Task description —
Transcribe the data below verbatim from the line with "crit_path_max_fanout 7 \" to the line with "floorplan.die.width_microns 74.29 \". Include both of those lines.

Records contained in a dataset:
**src/rtl/alu_seq_pkg.sv**
```systemverilog
// Shared definitions for the ALU command sequencer: command layout,
// opcode values, FSM encoding and the command decode helpers.
package alu_seq_pkg;

  localparam int CMD_W     = 19;
  localparam int DRV_W     = 16;
  localparam int OP_LSB    = 6;
  localparam int OP_W      = 3;
  localparam int RED_A_BIT = 12;
  localparam int RED_B_BIT = 13;
  localparam int REP_LSB   = 16;
  localparam int REP_W     = 3;

  localparam logic [2:0] OP_AND    = 3'b000;
  localparam logic [2:0] OP_XOR    = 3'b001;
  localparam logic [2:0] OP_ADD    = 3'b010;
  localparam logic [2:0] OP_MUL    = 3'b011;
  localparam logic [2:0] OP_SHIFT  = 3'b100;
  localparam logic [2:0] OP_ROTATE = 3'b101;

  // Bit order matches cmd_data[15:0], so the low half of a command casts straight in.
  typedef struct packed {
    logic       bypass_b;
    logic       bypass_a;
    logic       red_op_b;
    logic       red_op_a;
    logic       direction;
    logic       serial_in;
    logic       cin;
    logic [2:0] opcode;
    logic [2:0] b;
    logic [2:0] a;
  } drv_t;

  typedef enum logic [1:0] {
    S_IDLE   = 2'd0,
    S_DRIVE  = 2'd1,
    S_SETTLE = 2'd2,
    S_RESP   = 2'd3
  } state_t;

  // Same condition the ALU uses to toggle its led; bypass does not mask it.
  function automatic logic calc_err(input logic [2:0] opcode,
                                    input logic       red_a,
                                    input logic       red_b);
    logic bad_op;
    logic bad_red;
    bad_op  = (opcode == 3'b110) || (opcode == 3'b111);
    bad_red = (opcode != OP_AND) && (opcode != OP_XOR) && (red_a || red_b);
    return bad_op || bad_red;
  endfunction

  function automatic logic [REP_W-1:0] calc_eff_rep(input logic [2:0]       opcode,
                                                    input logic [REP_W-1:0] rep);
    if (((opcode == OP_SHIFT) || (opcode == OP_ROTATE)) && (rep != '0))
      return rep;
    return REP_W'(1);
  endfunction

endpackage

```
**src/rtl/alu_cmd_sequencer.sv**
```systemverilog
// Feeds one command at a time into the registered ALU, repeating shift/rotate
// commands, then waits out the ALU pipeline and returns the captured result.
module alu_cmd_sequencer
  import alu_seq_pkg::*;
#(
  parameter int ALU_LATENCY = 2,
  parameter int CNT_W       = 4
) (
  input  logic              clk,
  input  logic              rst,
  input  logic              cmd_valid,
  output logic              cmd_ready,
  input  logic [CMD_W-1:0]  cmd_data,
  output logic              rsp_valid,
  input  logic              rsp_ready,
  output logic [5:0]        rsp_data,
  output logic              rsp_err,
  output logic              busy,
  output logic [2:0]        alu_A,
  output logic [2:0]        alu_B,
  output logic [2:0]        alu_opcode,
  output logic              alu_cin,
  output logic              alu_serial_in,
  output logic              alu_direction,
  output logic              alu_red_op_A,
  output logic              alu_red_op_B,
  output logic              alu_bypass_A,
  output logic              alu_bypass_B,
  input  logic [5:0]        alu_out
);

  localparam logic [CNT_W-1:0] CNT_ONE    = CNT_W'(1);
  localparam logic [CNT_W-1:0] SETTLE_CNT = CNT_W'(ALU_LATENCY);

  state_t           state;
  logic [CNT_W-1:0] cnt;
  drv_t             drv;
  logic             err_q;

  logic [OP_W-1:0]  in_opcode;
  logic [REP_W-1:0] in_rep;
  logic             in_err;
  logic [REP_W-1:0] in_eff_rep;

  assign in_opcode  = cmd_data[OP_LSB +: OP_W];
  assign in_rep     = cmd_data[REP_LSB +: REP_W];
  assign in_err     = calc_err(in_opcode, cmd_data[RED_A_BIT], cmd_data[RED_B_BIT]);
  assign in_eff_rep = calc_eff_rep(in_opcode, in_rep);

  // Both are pure decodes of the state register, so neither handshake input
  // can reach them combinationally.
  assign cmd_ready = (state == S_IDLE);
  assign busy      = (state != S_IDLE);

  assign alu_A         = drv.a;
  assign alu_B         = drv.b;
  assign alu_opcode    = drv.opcode;
  assign alu_cin       = drv.cin;
  assign alu_serial_in = drv.serial_in;
  assign alu_direction = drv.direction;
  assign alu_red_op_A  = drv.red_op_a;
  assign alu_red_op_B  = drv.red_op_b;
  assign alu_bypass_A  = drv.bypass_a;
  assign alu_bypass_B  = drv.bypass_b;

  always_ff @(posedge clk or negedge rst) begin
    if (!rst) begin
      state     <= S_IDLE;
      cnt       <= '0;
      drv       <= '0;
      err_q     <= 1'b0;
      rsp_valid <= 1'b0;
      rsp_data  <= '0;
      rsp_err   <= 1'b0;
    end else begin
      case (state)
        S_IDLE: begin
          if (cmd_valid) begin
            drv   <= drv_t'(cmd_data[DRV_W-1:0]);
            err_q <= in_err;
            cnt   <= CNT_W'(in_eff_rep);
            state <= S_DRIVE;
          end
        end
        // Command stays on the pins for exactly eff_rep ALU input edges.
        S_DRIVE: begin
          if (cnt == CNT_ONE) begin
            drv   <= '0;
            cnt   <= SETTLE_CNT;
            state <= S_SETTLE;
          end else begin
            cnt <= cnt - CNT_ONE;
          end
        end
        // Zero drives flush the ALU so the next command starts from a clean out.
        S_SETTLE: begin
          if (cnt == CNT_ONE) begin
            rsp_data  <= alu_out;
            rsp_err   <= err_q;
            rsp_valid <= 1'b1;
            state     <= S_RESP;
          end else begin
            cnt <= cnt - CNT_ONE;
          end
        end
        S_RESP: begin
          if (rsp_ready) begin
            rsp_valid <= 1'b0;
            state     <= S_IDLE;
          end
        end
        default: state <= S_IDLE;
      endcase
    end
  end

endmodule
```
**config.mk**
```make
export PLATFORM = sky130hd
export DESIGN_NAME = alu_cmd_sequencer
export DESIGN_NICKNAME = d
export VERILOG_FILES = /design/src/rtl/alu_seq_pkg.sv /design/src/rtl/alu_cmd_sequencer.sv
export SDC_FILE = /design/constraint.sdc
export NUM_CORES = 1
export LEC_CHECK = 0
export CORE_UTILIZATION = 30
export DETAILED_ROUTE_END_ITERATION = 16
export PLACE_DENSITY_LB_ADDON = 0.2
export REMOVE_ABC_BUFFERS = 1
export SYNTH_ARGS = -nofsm -noshare
export SYNTH_HDL_FRONTEND = slang
export SYNTH_SLANG_ARGS = --single-unit
```
**constraint.sdc**
```tcl
create_clock -name clk -period 2.25 [get_ports clk]
set_clock_uncertainty 0.05 [all_clocks]
set_input_delay 0.225 -clock clk [delete_from_list [all_inputs] [get_ports clk]]
set_output_delay 0.225 -clock clk [all_outputs]
set_load 0.02 [all_outputs]
```
==> results_dict.tcl, run 1 <==
set metrics [dict create \
    synth.area.mux_share_pct 5.746 \
    placed_cells_incl_taps 272 \
    synth_simple_gate_area_share_pct 22.35 \
    timing.critical_path.required_ps 1980 \
    cts.reportedPaths.clkPinSlew_ps 60 \
    synthesis.area_sq_um 1568 \
    share_of_synthesized_flip_flops_with_an_asynchronous_set_or_reset_pct 100.0 \
    clock_path_buffers 2 \
    layout-drive-gt1-share_pct 11.27 \
    setup_viol 0 \
    placement_rows 25 \
    r2r_cells 6 \
    max-slew-margin-rel_pct 70.70 \
    cts_root_buf "sky130_fd_sc_hd__clkbuf_8" \
    drv_slew 0 \
    synthDistinctLibCells 31 \
    tritoncts_clock_tree "built" \
    synth_top_family_by_area "simple AND/OR/NAND/NOR gates" \
    drt_via_density 4.568 \
    clk-insertion-delay-late_ps 280 \
    place_area_sq_um 2180 \
    pre_cts_slack_ps 112.3 \
    ioPinCount 55 \
    die_height_microns 74.29 \
    finalWorstPathRequiredPeriod_ps 2071 \
    num_vias 1279 \
    globalRouteTotalUtil_pct 13.98 \
    cp-start-kind "register" \
    synthAdderAreaFrac_pct 5.587 \
    fin_tns_setup_ps 0 \
    finalHoldWorstSlack_ps 288.4 \
    fmax_mhz 482.9 \
    final_hold_viol_count 0 \
    layoutNonFillerInstCount 280 \
    timing.hold.worst.class "in -> async" \
    fin_nets 248 \
    routabilityCongestion 0.8376 \
    postCtsSetupBuffers 0 \
    reg2reg_setup_slack_ps 250 \
    leakagePower_nw 1.032 \
    core_area_sq_um 4880 \
    mostFrequentLayoutCells "sky130_fd_sc_hd__clkdlybuf4s50_1, sky130_fd_sc_hd__nand2_1, sky130_fd_sc_hd__dfrtp_1" \
    hpwlAfterDp_microns 2512 \
    area_growth_syn_to_layout_pct 45.49 \
    grt_antenna_before_repair 0 \
    synth-edff-count 0 \
    htree_levels 2 \
    postRouteAntennaNets 0 \
    final_common_cell "sky130_fd_sc_hd__clkdlybuf4s50_1" \
    drc 0 \
    detailedRoute.firstPassIterationCount 4 \
    critical_path.reg2reg.startpoint "state[0]" \
    vdd_ir_drop_max_v 0.0006010 \
    grt_setup_unrepaired "no" \
    grt_max_degree 32 \
    crit_path_max_fanout 7 \
    worstReg2RegEnd "state[1]" \
    num_antenna_cells 0 \
    seq_area_frac_synth_pct 49.48 \
    synth-seq-cells 31 \
    fin_ws_ps 179.1 \
    maxCapViolCount 0 \
    post_synthesis_compound_gate_area_fraction_pct 11.25 \
    portBuffers 54 \
    arrival_ps 1800 \
    floorplan.die.width_microns 74.29 \
    syn_avg_cell_area_sq_um 10.25 \
    fin_util_pct 46.74 \
    drtIter0Drc 59 \
    critPathKind "reg -> out" \
    timing_worst_slew_pin_value_ps 438.6 \
    initial_utilization_pct 32.13 \
    wl_per_cell_microns 12.44 \
    synthXorXnorAreaFrac_pct 0 \
    fp.dieArea_sq_um 5519 \
    post-route-period-util_pct 92.04 \
    timing.critical_path.to_type "primary output" \
    power.density_nw_per_um2 1548 \
    yosysWarnings 0 \
    wl_microns 3483 \
    via_count_of_the_first_global_routing_pass 1229 \
    design_area_sq_um 2281 \
    number_of_standard_cells_after_synthesis 153 \
    grt_first_pass_wirelength_microns 5837 \
    outcome "finished clean" \
    grt-ovfl-total 0 \
    numCtsBuffers 5 \
    clkSinkCount 31 \
    ys.flop_type "sky130_fd_sc_hd__dfrtp_1" \
    p_total_mw 3.531 \
]
how the worst max path moves through the flow:
stage	start	endpoint	slack, ps
2_1_floorplan	state[0]	state[1]	340
3_3_place_gp	state[0]	alu_direction	160
3_5_place_dp	state[0]	alu_opcode[0]	110
4_1_cts	state[0]	alu_opcode[0]	110
5_1_grt	state[0]	cmd_ready	100
6_report	state[0]	cmd_ready	180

Reply —
    crit_path_max_fanout 7 \
    worstReg2RegEnd "state[1]" \
    num_antenna_cells 0 \
    seq_area_frac_synth_pct 49.48 \
    synth-seq-cells 31 \
    fin_ws_ps 179.1 \
    maxCapViolCount 0 \
    post_synthesis_compound_gate_area_fraction_pct 11.25 \
    portBuffers 54 \
    arrival_ps 1800 \
    floorplan.die.width_microns 74.29 \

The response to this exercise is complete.